Michelle T. answered • 11/14/20
Caltech/UCSD Engineer turned Educator (University and High School)
Start by figuring out what your knowns are and translating them into the standard variables for kinematics. The gun is fired horizontally, so that means all of the initial velocity is horizontal (x) and so the vertical (y) component must be zero. Remember that for 2d kinematics, you can apply the 1d kinematic equations in each direction independently. In this problem we are talking about the period of time starting just after the dart leave the gun, and just before it hits an object 55 m away, since that is when we have constant acceleration (in this case, acceleration due to gravity).
Let's look at the y-direction motion first.

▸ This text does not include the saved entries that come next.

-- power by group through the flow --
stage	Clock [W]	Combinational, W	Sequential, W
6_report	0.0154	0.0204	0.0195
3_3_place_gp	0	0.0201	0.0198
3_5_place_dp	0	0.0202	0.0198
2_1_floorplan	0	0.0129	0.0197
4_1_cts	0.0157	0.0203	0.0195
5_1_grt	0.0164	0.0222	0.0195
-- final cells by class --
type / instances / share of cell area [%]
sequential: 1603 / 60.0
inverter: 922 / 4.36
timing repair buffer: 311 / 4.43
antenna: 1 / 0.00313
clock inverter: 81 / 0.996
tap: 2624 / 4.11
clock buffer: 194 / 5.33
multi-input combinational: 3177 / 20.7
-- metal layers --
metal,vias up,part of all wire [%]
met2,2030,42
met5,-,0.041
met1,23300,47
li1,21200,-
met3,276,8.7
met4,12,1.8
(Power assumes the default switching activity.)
File: src/rtl/integer_matrix_multiply_unit_assert.svh
// Assertion macros for the integer matrix multiply unit
`ifndef INTEGER_MATRIX_MULTIPLY_UNIT_ASSERT_SVH
`define INTEGER_MATRIX_MULTIPLY_UNIT_ASSERT_SVH
`ifndef ASSERT_OFF
`define IMM_ASSERT_IMPL(label, ante, cons, msg) \
  label: assert property (@(posedge clk) disable iff (rst) (ante) |-> (cons)) \
    else $error(msg);
`define IMM_ASSERT_NEXT(label, ante, cons, msg) \
  label: assert property (@(posedge clk) disable iff (rst) (ante) |=> (cons)) \
    else $error(msg);
`else
`define IMM_ASSERT_IMPL(label, ante, cons, msg)
`define IMM_ASSERT_NEXT(label, ante, cons, msg)
`endif
`endif

File: src/rtl/imm_pkg.sv
// Shared types, constants and the size clamp function of the integer matrix multiply unit
package imm_pkg;

  localparam int DIM_W       = 4;
  localparam int OUT_W       = 35;
  localparam int CFG_IDX_W   = 2;
  localparam int QUEUE_DEPTH = 2;
  localparam int QPTR_W      = $clog2(QUEUE_DEPTH);
  localparam int QCNT_W      = $clog2(QUEUE_DEPTH + 1);

  localparam logic [CFG_IDX_W-1:0] REG_ROWS_A    = 2'd0;
  localparam logic [CFG_IDX_W-1:0] REG_INNER_DIM = 2'd1;
  localparam logic [CFG_IDX_W-1:0] REG_COLS_B    = 2'd2;

  typedef struct packed {
    logic [DIM_W-1:0] rows_a;
    logic [DIM_W-1:0] inner_dim;
    logic [DIM_W-1:0] cols_b;
  } dims_t;

  typedef struct packed {
    logic full;
    logic empty;
  } queue_status_t;

  typedef struct packed {
    logic first;
    logic last_l;
    logic row_end;
    logic fin;
  } tag_t;

  typedef enum logic {
    BK_LOAD,
    BK_RUN
  } back_state_t;

  function automatic logic [DIM_W-1:0] clamp_size(input logic [DIM_W-1:0] v,
                                                  input logic [DIM_W-1:0] max_v);
    logic [DIM_W-1:0] r;
    if (v == '0) begin
      r = DIM_W'(1);
    end else if (v > max_v) begin
      r = max_v;
    end else begin
      r = v;
    end
    return r;
  endfunction

endpackage
[src/rtl/core/bofm_pkg.sv]
// Package for the bar order fill matcher: order record, fill record,
// function, kind and side codes. No dependencies.
`timescale 1ns / 1ps

package bofm_pkg;

  // Input function codes
  localparam logic [1:0] FUNC_PLACE  = 2'd0;
  localparam logic [1:0] FUNC_CANCEL = 2'd1;
  localparam logic [1:0] FUNC_BAR    = 2'd2;

  // Order kinds
  localparam logic [1:0] KIND_MARKET = 2'd0;
  localparam logic [1:0] KIND_LIMIT  = 2'd1;
  localparam logic [1:0] KIND_STOP   = 2'd2;

  localparam logic SIDE_SELL = 1'b1;

  // Fills one bar may produce
  localparam logic [4:0] MAX_FILLS = 5'd16;

  localparam int PRICE_W = 32;
  localparam int QTY_W   = 24;
  localparam int COMM_W  = 56;
  localparam int RATE_W  = 20;

  typedef struct packed {
    logic               valid;
    logic [1:0]         kind;
    logic               side;
    logic [PRICE_W-1:0] limit;
    logic [PRICE_W-1:0] stop;
    logic [QTY_W-1:0]   qty;
  } order_t;

  typedef struct packed {
    logic [3:0]         slot;
    logic               side;
    logic [PRICE_W-1:0] price;
    logic [QTY_W-1:0]   qty;
    logic [31:0]        tnum;
  } fill_t;

endpackage

[src/rtl/core/bofm_comm.sv]
// Two-stage commission multiplier: price * qty, then times rate, then
// scale and saturate. Depends on bofm_pkg for widths.
`timescale 1ns / 1ps

module bofm_comm
  import bofm_pkg::*;
#(
  parameter int FRAC = 20
) (
  input  logic               clk,
  input  logic               en,
  input  logic [PRICE_W-1:0] price,
  input  logic [QTY_W-1:0]   qty,
  input  logic [RATE_W-1:0]  rate,
  output logic [COMM_W-1:0]  comm
);

  localparam int PQ_W   = PRICE_W + QTY_W;
  localparam int HI_W   = PQ_W - 32;
  localparam int FULL_W = PQ_W + RATE_W;

  logic [PQ_W-1:0]        pq;
  logic [HI_W+RATE_W-1:0] hir;
  logic [32+RATE_W-1:0]   lor;
  logic [FULL_W-1:0]      full;
  logic [FULL_W-1:0]      scaled;

  // Stage one: price times quantity; stage two: both halves times rate
  always_ff @(posedge clk) begin
    if (en) begin
      pq  <= PQ_W'(price) * PQ_W'(qty);
      hir <= (HI_W+RATE_W)'(pq[PQ_W-1:32]) * (HI_W+RATE_W)'(rate);
      lor <= (32+RATE_W)'(pq[31:0]) * (32+RATE_W)'(rate);
    end
  end

  // Recombine halves, drop fraction bits, saturate to output width
  always_comb begin
    full   = (FULL_W'(hir) << 32) + FULL_W'(lor);
    scaled = full >> FRAC;
    if (scaled[FULL_W-1:COMM_W] != '0) begin
      comm = '1;
    end else begin
      comm = scaled[COMM_W-1:0];
    end
  end

endmodule
`src/rtl/core/bofm_pkg.sv`:
```
// Package for the bar order fill matcher: order record, fill record,
// function, kind and side codes. No dependencies.
`timescale 1ns / 1ps

package bofm_pkg;

  // Input function codes
  localparam logic [1:0] FUNC_PLACE  = 2'd0;
  localparam logic [1:0] FUNC_CANCEL = 2'd1;
  localparam logic [1:0] FUNC_BAR    = 2'd2;

  // Order kinds
  localparam logic [1:0] KIND_MARKET = 2'd0;
  localparam logic [1:0] KIND_LIMIT  = 2'd1;
  localparam logic [1:0] KIND_STOP   = 2'd2;

  localparam logic SIDE_SELL = 1'b1;

  // Fills one bar may produce
  localparam logic [4:0] MAX_FILLS = 5'd16;

  localparam int PRICE_W = 32;
  localparam int QTY_W   = 24;
  localparam int COMM_W  = 56;
  localparam int RATE_W  = 20;

  typedef struct packed {
    logic               valid;
    logic [1:0]         kind;
    logic               side;
    logic [PRICE_W-1:0] limit;
    logic [PRICE_W-1:0] stop;
    logic [QTY_W-1:0]   qty;
  } order_t;

  typedef struct packed {
    logic [3:0]         slot;
    logic               side;
    logic [PRICE_W-1:0] price;
    logic [QTY_W-1:0]   qty;
    logic [31:0]        tnum;
  } fill_t;

endpackage

```
`src/rtl/core/bofm_cell.sv`:
```
// One order slot of the circulating order ring.
// Depends on bofm_pkg for order_t.
`timescale 1ns / 1ps

module bofm_cell
  import bofm_pkg::*;
(
  input  logic   clk,
  input  logic   rst,
  input  logic   shift,
  input  order_t nbr,
  input  logic   wr,
  input  order_t wdata,
  output order_t data
);

  // Load a written order, or take the neighbor's order on a ring step
  always_ff @(posedge clk) begin
    if (rst) begin
      data <= '0;
    end else if (wr) begin
      data <= wdata;
    end else if (shift) begin
      data <= nbr;
    end
  end

endmodule

```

The dart has dropped by 9 cm. We can use y = y0 + v0t + (1/2)at^2 to solve for how long the dart was flying in the air. Use algebra and plug in y = 9 cm = 0.09 m, y0 = 0 cm (we can choose the initial height to be zero), v0 = 0 m/s, a = 9.8 m/s^2. Now you can solve for t to get t = sqrt(2y/a) = 0.1355 s or about 0.14 s.
Once we have t, we can solve for the initial velocity exiting the gun, which would be 55 m/0.1355 s = 406 m/s. Recall that the horizontal velocity is constant.
If the blowgun is 1.25 m long, we can solve for the acceleration using v^2 = v0^2 + 2a(x-x0). The dart presumably starts from rest, so v0 = 0 m/s. Also v = 406 m/s from above. x-x0 = 1.25 m. Solve for a = (v^2 - v0^2)/(2*(x-x0)), or about 66,000 m/s^2.